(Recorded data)
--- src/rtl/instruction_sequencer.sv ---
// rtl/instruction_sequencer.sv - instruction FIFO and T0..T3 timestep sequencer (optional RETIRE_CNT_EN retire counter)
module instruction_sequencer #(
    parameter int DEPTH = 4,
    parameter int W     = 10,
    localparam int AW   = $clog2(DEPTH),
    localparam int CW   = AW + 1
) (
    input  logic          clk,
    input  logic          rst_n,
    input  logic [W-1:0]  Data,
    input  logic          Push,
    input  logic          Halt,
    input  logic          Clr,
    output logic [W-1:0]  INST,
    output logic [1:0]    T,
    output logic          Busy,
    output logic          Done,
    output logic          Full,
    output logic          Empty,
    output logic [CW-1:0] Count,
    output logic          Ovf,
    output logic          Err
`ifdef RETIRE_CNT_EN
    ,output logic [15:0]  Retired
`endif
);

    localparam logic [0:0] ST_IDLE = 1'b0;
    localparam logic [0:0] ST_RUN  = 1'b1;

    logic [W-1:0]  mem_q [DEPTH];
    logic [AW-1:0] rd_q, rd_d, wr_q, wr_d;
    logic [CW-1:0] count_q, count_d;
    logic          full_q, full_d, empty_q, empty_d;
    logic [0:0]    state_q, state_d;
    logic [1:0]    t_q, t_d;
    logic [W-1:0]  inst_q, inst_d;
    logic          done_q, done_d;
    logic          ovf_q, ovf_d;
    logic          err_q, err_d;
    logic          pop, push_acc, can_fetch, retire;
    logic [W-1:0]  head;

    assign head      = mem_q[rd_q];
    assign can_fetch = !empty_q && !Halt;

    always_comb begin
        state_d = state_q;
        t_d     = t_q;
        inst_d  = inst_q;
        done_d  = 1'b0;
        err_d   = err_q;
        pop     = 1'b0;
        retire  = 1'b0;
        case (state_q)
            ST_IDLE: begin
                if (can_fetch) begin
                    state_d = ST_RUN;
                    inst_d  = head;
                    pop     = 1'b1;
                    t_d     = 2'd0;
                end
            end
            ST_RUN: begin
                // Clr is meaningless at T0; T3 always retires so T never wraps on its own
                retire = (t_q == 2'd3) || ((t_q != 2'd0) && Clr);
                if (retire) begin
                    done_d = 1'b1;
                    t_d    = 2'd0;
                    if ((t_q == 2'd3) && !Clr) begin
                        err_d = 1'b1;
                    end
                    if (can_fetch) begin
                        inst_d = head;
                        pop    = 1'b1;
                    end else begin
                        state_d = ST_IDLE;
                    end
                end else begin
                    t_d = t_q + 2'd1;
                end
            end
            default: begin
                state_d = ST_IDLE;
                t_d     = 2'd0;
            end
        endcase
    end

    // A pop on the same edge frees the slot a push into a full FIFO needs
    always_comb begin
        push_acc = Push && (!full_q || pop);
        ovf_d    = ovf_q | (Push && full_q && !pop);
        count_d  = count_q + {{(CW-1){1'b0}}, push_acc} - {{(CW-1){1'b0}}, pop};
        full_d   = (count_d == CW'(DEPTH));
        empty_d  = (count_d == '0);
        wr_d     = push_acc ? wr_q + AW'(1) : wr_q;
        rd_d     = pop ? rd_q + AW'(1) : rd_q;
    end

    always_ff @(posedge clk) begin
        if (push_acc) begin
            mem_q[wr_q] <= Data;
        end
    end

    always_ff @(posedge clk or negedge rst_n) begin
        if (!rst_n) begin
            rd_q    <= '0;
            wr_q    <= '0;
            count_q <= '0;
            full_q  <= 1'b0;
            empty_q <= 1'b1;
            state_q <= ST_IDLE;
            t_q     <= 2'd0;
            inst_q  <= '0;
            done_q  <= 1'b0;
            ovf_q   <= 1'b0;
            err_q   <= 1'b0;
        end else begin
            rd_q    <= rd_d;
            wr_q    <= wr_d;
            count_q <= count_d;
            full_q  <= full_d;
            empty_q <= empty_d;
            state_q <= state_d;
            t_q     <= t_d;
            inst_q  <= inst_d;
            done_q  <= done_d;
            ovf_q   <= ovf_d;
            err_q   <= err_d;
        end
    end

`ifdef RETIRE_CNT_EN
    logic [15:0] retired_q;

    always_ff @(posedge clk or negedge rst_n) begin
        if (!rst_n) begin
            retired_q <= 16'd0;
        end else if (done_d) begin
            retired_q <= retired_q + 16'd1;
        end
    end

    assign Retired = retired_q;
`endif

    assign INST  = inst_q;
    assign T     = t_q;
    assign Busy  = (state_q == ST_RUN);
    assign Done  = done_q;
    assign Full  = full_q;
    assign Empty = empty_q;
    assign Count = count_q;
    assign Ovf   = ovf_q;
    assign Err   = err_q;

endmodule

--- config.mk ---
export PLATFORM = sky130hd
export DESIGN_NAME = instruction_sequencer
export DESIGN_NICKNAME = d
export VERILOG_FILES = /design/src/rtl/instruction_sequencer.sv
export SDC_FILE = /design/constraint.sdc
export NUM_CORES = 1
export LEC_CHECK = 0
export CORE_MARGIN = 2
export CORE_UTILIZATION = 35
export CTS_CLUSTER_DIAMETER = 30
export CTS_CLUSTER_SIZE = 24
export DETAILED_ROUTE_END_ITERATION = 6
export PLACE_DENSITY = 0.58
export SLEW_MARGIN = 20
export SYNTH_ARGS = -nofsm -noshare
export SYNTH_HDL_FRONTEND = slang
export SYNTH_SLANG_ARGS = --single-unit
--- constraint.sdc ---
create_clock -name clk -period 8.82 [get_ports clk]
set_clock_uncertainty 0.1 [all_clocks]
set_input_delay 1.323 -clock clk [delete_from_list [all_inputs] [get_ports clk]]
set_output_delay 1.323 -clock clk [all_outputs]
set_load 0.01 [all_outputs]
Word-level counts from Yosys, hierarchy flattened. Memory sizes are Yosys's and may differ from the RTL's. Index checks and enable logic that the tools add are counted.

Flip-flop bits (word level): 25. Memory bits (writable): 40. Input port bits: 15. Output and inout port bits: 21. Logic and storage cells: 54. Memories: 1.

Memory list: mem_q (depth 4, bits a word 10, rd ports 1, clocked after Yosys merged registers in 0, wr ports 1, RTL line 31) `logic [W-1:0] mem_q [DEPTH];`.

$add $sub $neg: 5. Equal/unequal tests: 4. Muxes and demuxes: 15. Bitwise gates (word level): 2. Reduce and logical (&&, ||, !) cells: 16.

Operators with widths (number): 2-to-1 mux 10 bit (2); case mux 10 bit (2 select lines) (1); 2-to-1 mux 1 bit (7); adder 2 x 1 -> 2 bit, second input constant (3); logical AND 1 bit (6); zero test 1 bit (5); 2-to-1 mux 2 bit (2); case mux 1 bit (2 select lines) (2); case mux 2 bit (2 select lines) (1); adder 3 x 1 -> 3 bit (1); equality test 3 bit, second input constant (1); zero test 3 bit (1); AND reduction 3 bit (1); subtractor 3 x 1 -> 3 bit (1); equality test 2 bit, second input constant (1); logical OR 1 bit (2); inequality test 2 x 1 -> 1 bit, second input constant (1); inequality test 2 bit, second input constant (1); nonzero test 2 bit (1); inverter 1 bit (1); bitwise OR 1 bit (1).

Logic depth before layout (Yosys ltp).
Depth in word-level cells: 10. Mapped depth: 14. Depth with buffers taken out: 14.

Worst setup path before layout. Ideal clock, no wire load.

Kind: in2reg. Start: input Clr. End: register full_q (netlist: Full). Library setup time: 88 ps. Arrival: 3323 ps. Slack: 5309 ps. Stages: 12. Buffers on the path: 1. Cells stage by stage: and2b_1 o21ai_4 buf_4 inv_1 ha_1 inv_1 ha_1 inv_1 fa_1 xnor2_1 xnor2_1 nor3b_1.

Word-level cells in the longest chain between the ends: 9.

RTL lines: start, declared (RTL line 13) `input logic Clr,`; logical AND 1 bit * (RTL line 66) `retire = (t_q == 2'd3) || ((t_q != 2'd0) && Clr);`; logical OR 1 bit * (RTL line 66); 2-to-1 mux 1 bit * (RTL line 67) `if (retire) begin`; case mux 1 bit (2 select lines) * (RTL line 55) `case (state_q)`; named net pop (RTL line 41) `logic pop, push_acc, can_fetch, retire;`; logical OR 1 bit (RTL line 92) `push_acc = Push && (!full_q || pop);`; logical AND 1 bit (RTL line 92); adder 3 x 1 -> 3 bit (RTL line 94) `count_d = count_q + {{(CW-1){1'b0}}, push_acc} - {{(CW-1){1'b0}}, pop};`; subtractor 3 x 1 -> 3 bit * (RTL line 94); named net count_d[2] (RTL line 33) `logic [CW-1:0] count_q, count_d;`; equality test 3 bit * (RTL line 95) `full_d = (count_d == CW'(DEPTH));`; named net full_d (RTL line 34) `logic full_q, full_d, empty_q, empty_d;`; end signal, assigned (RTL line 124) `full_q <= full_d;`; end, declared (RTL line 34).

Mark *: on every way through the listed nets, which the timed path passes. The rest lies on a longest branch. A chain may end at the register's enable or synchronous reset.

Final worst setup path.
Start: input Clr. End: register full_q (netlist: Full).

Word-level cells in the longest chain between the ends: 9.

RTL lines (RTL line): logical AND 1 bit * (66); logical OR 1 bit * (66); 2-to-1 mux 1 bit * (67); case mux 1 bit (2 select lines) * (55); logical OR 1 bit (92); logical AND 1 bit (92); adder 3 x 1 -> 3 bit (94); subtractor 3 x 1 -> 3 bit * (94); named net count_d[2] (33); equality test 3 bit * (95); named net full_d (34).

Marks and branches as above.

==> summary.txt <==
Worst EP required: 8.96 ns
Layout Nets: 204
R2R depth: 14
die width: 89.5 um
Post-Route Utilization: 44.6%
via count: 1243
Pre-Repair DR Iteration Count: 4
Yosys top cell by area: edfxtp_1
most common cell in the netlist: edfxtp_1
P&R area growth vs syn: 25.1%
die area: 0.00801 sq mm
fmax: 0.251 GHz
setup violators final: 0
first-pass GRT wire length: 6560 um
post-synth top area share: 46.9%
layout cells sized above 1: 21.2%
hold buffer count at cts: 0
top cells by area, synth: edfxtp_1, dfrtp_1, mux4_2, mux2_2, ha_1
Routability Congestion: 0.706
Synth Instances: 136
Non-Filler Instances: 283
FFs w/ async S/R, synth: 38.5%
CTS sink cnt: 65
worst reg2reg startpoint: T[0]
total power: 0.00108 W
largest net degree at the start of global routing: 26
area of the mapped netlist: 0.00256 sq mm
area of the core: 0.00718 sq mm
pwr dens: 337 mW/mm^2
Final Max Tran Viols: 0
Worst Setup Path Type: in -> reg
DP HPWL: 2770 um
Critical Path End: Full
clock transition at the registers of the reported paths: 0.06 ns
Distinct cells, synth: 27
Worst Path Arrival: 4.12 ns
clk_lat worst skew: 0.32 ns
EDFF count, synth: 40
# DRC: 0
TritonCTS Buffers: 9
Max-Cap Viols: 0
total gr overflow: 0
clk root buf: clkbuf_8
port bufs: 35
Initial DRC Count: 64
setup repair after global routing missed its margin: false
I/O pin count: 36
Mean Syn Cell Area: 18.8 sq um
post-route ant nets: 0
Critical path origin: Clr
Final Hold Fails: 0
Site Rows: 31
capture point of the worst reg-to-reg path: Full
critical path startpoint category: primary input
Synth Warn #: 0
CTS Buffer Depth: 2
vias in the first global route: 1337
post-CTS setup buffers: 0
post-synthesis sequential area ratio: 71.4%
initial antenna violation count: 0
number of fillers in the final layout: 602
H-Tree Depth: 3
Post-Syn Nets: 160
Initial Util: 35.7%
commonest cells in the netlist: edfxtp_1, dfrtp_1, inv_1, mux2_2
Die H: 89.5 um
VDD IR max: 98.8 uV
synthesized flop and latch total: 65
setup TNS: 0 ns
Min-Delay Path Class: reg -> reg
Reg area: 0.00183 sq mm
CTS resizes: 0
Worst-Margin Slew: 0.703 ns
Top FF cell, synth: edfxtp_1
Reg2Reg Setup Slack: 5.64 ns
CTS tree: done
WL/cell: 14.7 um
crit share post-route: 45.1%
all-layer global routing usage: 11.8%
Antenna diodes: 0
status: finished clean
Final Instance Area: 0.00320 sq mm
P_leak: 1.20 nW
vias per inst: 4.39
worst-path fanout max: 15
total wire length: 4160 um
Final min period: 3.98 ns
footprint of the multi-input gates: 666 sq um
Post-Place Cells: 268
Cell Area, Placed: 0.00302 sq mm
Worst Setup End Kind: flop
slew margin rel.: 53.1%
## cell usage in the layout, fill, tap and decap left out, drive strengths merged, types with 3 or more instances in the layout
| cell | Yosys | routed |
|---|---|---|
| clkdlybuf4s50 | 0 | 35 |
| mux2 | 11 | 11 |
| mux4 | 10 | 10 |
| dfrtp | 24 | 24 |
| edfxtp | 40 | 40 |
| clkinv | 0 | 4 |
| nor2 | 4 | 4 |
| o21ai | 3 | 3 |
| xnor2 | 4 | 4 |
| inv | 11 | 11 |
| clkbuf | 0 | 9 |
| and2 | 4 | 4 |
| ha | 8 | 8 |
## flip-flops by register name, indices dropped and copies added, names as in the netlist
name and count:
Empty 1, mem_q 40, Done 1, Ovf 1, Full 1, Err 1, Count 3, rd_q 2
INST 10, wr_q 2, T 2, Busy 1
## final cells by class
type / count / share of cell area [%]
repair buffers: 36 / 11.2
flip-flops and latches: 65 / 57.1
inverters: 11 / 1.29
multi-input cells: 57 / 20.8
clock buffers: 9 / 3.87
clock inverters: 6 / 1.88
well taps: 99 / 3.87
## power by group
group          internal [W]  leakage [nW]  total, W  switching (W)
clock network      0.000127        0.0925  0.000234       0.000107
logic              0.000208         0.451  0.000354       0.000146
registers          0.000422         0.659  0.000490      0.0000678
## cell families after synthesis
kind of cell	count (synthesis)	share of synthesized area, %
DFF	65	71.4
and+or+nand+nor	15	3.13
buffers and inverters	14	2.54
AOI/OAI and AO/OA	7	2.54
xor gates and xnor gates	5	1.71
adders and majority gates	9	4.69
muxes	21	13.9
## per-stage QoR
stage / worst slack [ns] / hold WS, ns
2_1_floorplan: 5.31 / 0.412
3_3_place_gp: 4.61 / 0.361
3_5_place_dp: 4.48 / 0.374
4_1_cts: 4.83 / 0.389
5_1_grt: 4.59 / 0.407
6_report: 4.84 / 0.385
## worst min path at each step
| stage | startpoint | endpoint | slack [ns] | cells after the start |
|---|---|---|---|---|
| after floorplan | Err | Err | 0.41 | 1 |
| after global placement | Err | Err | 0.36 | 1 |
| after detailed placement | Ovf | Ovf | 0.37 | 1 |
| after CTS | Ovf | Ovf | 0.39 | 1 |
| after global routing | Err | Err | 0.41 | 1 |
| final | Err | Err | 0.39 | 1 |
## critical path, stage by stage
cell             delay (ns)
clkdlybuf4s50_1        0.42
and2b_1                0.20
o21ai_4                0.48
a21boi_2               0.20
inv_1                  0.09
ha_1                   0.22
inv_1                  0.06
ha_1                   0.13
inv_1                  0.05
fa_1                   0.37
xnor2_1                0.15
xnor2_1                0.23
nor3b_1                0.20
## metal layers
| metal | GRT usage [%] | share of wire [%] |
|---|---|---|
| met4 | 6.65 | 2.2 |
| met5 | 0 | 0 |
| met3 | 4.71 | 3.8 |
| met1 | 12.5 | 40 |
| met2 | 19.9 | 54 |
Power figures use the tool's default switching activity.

...

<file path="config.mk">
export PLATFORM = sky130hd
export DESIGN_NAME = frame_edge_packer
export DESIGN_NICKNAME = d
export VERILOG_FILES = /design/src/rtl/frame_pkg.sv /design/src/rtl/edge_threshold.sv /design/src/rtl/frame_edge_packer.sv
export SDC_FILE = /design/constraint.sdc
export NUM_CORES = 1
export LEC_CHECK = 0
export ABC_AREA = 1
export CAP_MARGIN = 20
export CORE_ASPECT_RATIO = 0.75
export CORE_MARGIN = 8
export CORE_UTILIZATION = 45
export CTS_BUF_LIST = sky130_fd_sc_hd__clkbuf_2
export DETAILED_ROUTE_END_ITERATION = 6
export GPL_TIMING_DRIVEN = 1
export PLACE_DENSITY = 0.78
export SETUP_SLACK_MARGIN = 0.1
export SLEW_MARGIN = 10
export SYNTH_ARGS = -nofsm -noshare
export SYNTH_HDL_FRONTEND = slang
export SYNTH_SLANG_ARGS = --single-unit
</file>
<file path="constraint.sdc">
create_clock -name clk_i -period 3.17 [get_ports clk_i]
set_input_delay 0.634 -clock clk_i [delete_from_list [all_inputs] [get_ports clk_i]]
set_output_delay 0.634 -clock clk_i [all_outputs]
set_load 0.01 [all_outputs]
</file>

→ **AIM OF THE EXERCISE**
Retrieve each line of the data in which the word "Yosys" can be found.

→ **ANSWER SECTION**
Word-level counts from Yosys, hierarchy flattened. Memory sizes are Yosys's and may differ from the RTL's. Index checks and enable logic that the tools add are counted.
Memory list: mem_q (depth 4, bits a word 10, rd ports 1, clocked after Yosys merged registers in 0, wr ports 1, RTL line 31) `logic [W-1:0] mem_q [DEPTH];`.
Logic depth before layout (Yosys ltp).
Yosys top cell by area: edfxtp_1
| cell | Yosys | routed |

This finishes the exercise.